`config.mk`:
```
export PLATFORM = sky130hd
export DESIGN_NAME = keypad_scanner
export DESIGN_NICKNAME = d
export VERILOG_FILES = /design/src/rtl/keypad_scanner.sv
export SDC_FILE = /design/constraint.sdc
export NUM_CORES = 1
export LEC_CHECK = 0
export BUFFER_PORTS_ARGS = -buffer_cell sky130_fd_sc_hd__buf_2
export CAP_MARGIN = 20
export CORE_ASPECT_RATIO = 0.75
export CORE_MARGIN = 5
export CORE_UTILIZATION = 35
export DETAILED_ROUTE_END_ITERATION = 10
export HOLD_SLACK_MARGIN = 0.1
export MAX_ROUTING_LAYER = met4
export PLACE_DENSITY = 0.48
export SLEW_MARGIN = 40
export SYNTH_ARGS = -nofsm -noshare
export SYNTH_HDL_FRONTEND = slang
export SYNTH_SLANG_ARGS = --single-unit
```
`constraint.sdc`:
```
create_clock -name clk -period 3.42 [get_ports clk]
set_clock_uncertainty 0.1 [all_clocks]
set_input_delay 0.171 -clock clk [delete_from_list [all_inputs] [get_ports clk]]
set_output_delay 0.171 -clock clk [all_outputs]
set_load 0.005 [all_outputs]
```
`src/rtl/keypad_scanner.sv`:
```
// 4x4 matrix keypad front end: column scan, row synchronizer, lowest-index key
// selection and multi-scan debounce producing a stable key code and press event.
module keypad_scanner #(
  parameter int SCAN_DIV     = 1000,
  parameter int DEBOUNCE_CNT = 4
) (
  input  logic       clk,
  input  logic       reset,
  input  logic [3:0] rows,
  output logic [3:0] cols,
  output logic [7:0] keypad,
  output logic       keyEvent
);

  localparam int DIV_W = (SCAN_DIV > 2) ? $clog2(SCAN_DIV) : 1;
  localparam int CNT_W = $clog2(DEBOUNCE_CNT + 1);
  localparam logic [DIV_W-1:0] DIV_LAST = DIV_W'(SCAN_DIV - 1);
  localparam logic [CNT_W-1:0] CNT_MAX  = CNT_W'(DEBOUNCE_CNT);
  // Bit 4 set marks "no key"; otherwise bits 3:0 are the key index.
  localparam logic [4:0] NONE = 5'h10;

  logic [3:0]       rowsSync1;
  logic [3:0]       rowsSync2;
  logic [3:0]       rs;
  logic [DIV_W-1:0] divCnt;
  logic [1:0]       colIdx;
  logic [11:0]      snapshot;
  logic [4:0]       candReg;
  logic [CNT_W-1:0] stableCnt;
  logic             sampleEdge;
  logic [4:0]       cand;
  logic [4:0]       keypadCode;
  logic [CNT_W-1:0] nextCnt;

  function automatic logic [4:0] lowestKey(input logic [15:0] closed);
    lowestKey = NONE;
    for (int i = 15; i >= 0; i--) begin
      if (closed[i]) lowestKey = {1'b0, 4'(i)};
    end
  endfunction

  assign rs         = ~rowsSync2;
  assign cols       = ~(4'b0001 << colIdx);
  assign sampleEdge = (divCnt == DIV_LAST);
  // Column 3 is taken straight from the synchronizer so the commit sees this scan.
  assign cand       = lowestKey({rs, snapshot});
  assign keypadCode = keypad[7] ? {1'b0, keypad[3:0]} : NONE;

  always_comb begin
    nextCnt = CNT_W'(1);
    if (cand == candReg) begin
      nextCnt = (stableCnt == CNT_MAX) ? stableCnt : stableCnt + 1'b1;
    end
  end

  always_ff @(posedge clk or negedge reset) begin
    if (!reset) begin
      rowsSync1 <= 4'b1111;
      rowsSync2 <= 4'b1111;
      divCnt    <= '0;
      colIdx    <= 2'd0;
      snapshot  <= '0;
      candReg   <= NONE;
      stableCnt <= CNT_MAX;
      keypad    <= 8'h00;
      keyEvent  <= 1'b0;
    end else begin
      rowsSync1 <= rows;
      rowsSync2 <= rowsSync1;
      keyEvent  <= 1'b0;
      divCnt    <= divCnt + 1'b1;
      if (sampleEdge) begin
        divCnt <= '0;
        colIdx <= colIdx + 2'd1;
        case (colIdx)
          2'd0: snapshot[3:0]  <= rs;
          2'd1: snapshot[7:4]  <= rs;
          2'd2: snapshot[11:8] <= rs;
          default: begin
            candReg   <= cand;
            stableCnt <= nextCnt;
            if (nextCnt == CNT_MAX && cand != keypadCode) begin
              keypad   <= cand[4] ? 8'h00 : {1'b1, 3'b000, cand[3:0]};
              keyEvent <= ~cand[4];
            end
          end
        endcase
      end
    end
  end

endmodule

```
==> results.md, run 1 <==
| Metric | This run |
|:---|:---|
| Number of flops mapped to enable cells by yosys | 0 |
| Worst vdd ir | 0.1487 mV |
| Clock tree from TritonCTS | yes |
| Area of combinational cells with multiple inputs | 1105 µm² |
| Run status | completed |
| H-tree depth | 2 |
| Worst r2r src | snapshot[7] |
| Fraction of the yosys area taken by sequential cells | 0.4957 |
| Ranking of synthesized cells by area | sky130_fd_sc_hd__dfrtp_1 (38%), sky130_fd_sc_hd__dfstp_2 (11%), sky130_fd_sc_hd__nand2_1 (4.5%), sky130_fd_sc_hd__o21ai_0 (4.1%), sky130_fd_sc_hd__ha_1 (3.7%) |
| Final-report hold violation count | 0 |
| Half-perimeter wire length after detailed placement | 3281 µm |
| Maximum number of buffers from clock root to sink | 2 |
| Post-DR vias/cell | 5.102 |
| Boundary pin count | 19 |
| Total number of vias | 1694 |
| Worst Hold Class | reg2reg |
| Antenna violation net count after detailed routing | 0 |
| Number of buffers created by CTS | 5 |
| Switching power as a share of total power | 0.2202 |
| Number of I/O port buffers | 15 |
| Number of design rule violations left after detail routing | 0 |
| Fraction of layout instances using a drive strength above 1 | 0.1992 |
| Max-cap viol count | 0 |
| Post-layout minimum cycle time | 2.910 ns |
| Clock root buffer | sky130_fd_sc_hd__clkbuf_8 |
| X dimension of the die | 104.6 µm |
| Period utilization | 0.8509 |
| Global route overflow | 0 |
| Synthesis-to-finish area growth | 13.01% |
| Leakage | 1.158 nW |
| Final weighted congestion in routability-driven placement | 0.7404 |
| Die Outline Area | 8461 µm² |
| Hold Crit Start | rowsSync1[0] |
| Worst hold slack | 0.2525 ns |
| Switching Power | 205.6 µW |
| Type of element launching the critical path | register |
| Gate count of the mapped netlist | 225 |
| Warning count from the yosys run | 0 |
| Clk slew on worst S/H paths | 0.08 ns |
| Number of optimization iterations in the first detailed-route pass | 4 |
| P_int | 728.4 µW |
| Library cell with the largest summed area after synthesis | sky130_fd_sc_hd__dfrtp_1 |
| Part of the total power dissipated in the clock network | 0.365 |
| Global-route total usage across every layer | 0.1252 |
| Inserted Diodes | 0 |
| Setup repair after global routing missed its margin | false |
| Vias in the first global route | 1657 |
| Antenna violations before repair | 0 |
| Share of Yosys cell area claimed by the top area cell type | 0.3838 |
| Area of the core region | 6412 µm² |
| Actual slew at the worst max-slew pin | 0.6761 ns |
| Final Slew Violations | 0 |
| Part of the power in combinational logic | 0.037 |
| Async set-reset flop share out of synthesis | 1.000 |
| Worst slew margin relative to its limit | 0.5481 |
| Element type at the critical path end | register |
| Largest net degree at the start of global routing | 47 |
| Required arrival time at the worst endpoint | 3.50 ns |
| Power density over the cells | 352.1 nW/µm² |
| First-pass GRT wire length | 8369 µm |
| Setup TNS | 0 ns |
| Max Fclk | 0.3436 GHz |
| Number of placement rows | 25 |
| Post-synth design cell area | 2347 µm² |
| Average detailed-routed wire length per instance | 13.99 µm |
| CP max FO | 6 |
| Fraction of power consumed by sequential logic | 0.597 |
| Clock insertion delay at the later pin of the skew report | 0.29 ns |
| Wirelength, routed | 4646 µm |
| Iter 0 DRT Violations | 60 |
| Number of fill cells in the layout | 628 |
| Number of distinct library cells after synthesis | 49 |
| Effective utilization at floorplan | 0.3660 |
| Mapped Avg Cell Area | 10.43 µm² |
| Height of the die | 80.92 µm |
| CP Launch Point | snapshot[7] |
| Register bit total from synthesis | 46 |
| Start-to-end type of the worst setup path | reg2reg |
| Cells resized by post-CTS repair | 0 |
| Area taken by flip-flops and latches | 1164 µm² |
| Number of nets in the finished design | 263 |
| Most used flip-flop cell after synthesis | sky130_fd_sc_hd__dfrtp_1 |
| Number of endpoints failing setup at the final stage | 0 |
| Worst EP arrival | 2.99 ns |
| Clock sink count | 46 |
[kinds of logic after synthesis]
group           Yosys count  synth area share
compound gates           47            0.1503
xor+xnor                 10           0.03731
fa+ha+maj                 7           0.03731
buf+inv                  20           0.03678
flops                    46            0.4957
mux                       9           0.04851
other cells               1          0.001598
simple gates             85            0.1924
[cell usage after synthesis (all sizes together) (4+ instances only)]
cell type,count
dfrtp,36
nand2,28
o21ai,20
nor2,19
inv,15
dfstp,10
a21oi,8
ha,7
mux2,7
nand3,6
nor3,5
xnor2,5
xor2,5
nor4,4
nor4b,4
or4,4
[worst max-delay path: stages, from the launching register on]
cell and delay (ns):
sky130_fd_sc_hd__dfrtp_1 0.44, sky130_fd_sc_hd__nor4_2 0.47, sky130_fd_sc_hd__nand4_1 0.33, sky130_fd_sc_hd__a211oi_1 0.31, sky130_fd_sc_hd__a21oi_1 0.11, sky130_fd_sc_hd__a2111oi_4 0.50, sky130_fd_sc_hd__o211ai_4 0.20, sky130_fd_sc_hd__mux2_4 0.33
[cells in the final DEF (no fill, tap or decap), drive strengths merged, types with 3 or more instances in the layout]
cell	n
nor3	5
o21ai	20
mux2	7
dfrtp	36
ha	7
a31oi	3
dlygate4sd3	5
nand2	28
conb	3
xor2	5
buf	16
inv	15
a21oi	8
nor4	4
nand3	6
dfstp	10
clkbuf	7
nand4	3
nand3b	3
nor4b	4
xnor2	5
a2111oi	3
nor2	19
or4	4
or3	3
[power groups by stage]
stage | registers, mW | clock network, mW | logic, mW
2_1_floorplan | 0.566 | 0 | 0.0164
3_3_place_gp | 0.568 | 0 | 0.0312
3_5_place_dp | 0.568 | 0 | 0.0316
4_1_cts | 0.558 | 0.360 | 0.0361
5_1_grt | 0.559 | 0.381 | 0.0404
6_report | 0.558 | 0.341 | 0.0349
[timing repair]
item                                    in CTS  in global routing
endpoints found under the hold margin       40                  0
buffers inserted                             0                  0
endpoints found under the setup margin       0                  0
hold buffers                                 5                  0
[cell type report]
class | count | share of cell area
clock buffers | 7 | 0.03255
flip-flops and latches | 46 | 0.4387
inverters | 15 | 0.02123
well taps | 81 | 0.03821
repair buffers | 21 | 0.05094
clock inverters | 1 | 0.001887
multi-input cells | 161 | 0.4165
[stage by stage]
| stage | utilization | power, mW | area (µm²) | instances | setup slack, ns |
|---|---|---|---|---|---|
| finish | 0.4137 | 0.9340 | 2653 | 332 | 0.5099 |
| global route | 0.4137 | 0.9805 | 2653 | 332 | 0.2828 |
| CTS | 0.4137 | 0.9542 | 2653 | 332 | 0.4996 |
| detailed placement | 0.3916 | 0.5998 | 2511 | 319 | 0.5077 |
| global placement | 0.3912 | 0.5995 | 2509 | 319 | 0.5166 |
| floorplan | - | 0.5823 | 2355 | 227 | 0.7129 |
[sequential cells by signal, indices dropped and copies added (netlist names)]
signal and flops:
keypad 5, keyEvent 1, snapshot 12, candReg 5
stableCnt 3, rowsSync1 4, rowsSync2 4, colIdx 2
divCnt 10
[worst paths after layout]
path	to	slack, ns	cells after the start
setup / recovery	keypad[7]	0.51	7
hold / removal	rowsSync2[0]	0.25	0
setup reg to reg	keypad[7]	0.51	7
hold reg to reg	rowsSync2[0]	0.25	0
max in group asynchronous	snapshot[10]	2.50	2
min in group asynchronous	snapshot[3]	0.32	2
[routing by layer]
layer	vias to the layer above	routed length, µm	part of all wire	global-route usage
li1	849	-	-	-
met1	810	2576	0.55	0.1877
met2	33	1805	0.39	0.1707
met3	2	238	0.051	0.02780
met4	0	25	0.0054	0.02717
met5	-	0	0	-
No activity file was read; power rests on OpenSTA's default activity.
○ ○ ○
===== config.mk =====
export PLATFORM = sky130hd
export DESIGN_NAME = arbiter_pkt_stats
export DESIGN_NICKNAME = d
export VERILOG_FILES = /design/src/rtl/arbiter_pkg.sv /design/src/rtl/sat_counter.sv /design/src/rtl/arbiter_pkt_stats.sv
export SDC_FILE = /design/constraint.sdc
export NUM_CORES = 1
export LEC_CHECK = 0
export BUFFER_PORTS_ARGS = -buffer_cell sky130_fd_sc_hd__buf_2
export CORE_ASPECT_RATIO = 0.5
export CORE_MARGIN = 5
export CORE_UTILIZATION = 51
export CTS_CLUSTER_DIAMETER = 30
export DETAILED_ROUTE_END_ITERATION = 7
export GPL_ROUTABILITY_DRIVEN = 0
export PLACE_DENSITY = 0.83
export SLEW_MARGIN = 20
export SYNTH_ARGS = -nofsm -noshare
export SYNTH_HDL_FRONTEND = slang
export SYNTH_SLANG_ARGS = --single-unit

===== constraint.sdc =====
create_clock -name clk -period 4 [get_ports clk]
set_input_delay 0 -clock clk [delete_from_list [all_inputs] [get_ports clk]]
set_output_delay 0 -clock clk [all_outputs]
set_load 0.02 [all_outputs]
○ ○ ○
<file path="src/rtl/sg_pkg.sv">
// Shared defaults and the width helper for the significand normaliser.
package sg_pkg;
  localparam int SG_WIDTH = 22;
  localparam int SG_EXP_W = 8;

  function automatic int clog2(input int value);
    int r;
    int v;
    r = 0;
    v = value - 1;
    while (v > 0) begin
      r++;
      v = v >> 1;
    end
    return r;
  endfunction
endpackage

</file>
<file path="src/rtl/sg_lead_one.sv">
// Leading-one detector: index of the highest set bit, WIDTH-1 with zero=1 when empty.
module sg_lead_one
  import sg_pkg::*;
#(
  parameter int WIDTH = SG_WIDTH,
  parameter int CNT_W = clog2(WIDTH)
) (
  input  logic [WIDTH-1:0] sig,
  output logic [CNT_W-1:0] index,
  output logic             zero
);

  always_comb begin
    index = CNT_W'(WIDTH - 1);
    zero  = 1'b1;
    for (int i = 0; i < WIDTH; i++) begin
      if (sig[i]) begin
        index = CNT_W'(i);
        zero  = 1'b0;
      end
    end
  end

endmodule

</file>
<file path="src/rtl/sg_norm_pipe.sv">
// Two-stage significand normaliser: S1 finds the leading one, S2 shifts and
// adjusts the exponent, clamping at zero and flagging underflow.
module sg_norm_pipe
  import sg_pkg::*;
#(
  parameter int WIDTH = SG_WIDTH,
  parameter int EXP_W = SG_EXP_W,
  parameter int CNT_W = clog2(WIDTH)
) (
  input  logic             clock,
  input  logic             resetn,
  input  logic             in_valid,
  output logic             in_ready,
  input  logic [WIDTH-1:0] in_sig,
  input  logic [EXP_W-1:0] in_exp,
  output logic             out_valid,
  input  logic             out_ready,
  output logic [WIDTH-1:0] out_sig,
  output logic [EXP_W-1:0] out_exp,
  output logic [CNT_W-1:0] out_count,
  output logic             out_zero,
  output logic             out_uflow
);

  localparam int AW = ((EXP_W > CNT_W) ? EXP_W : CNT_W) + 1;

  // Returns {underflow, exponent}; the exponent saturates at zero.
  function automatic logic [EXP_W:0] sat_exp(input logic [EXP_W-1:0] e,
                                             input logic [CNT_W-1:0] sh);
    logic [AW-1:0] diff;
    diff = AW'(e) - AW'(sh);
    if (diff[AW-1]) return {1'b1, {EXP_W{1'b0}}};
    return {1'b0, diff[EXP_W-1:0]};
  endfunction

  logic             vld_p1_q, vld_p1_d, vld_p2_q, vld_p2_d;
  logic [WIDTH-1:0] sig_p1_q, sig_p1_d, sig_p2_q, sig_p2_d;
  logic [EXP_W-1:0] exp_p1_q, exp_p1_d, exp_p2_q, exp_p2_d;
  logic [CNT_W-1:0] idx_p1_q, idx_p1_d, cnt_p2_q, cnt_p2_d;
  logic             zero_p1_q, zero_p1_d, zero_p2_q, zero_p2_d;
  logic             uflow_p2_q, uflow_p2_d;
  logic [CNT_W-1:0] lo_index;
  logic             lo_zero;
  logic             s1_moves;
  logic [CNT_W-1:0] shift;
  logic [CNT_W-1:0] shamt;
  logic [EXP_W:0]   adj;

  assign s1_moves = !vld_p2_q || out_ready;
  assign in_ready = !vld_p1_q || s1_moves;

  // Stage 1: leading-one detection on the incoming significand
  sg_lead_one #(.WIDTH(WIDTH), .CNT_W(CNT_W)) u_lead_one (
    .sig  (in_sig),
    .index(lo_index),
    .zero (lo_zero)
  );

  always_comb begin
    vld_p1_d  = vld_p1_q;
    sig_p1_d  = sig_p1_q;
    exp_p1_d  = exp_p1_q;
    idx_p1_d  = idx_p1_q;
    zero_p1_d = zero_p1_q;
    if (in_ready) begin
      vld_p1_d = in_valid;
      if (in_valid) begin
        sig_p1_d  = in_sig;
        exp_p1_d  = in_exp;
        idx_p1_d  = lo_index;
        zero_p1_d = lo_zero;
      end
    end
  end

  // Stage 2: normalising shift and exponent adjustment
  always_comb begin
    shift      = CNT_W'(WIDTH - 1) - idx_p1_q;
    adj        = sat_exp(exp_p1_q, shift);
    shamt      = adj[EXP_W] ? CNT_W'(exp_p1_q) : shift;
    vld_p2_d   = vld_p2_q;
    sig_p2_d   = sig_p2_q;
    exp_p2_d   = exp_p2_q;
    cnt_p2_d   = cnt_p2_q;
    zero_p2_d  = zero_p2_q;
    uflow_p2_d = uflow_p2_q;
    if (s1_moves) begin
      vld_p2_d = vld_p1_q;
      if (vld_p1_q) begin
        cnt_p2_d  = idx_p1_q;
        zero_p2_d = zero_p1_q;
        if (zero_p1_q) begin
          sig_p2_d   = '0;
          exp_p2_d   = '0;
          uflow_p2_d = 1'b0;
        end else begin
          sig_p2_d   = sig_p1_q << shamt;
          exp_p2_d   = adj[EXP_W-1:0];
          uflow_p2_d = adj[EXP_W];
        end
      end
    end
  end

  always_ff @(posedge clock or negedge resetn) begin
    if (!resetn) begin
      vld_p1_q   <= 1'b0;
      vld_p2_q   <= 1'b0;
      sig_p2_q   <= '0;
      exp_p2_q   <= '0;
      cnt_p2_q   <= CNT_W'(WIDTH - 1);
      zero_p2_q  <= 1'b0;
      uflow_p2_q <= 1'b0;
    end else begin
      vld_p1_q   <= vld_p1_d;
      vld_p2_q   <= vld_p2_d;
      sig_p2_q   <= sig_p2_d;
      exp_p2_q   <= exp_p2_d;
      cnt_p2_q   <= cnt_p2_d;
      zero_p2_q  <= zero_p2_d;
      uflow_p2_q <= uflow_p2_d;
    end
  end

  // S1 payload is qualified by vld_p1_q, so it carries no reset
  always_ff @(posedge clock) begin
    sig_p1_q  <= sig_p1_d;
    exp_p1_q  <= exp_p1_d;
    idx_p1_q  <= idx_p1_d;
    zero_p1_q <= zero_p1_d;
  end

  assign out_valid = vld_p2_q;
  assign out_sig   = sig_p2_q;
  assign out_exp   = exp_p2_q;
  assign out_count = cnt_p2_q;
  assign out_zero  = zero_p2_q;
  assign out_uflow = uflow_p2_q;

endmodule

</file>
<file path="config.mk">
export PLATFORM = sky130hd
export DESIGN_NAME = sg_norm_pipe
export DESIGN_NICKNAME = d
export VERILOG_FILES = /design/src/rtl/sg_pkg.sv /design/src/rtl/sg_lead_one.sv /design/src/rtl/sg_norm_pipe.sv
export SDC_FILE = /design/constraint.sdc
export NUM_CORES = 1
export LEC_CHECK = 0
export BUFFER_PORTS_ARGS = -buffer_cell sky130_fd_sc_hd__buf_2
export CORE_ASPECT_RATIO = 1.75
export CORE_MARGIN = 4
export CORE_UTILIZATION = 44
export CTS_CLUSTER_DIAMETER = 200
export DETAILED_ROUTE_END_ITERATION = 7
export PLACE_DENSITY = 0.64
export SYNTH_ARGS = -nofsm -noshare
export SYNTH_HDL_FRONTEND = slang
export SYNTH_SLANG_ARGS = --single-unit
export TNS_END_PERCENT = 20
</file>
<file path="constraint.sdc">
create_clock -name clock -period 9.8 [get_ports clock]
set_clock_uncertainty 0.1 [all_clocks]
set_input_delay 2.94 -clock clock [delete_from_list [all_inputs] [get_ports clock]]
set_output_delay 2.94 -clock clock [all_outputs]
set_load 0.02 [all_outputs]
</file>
○ ○ ○
*EXERCISE*.
From the material above, gather all lines that include the string "divCnt" and copy them.

*RESPONSE*.
  logic [DIV_W-1:0] divCnt;
  assign sampleEdge = (divCnt == DIV_LAST);
      divCnt    <= '0;
      divCnt    <= divCnt + 1'b1;
        divCnt <= '0;
divCnt 10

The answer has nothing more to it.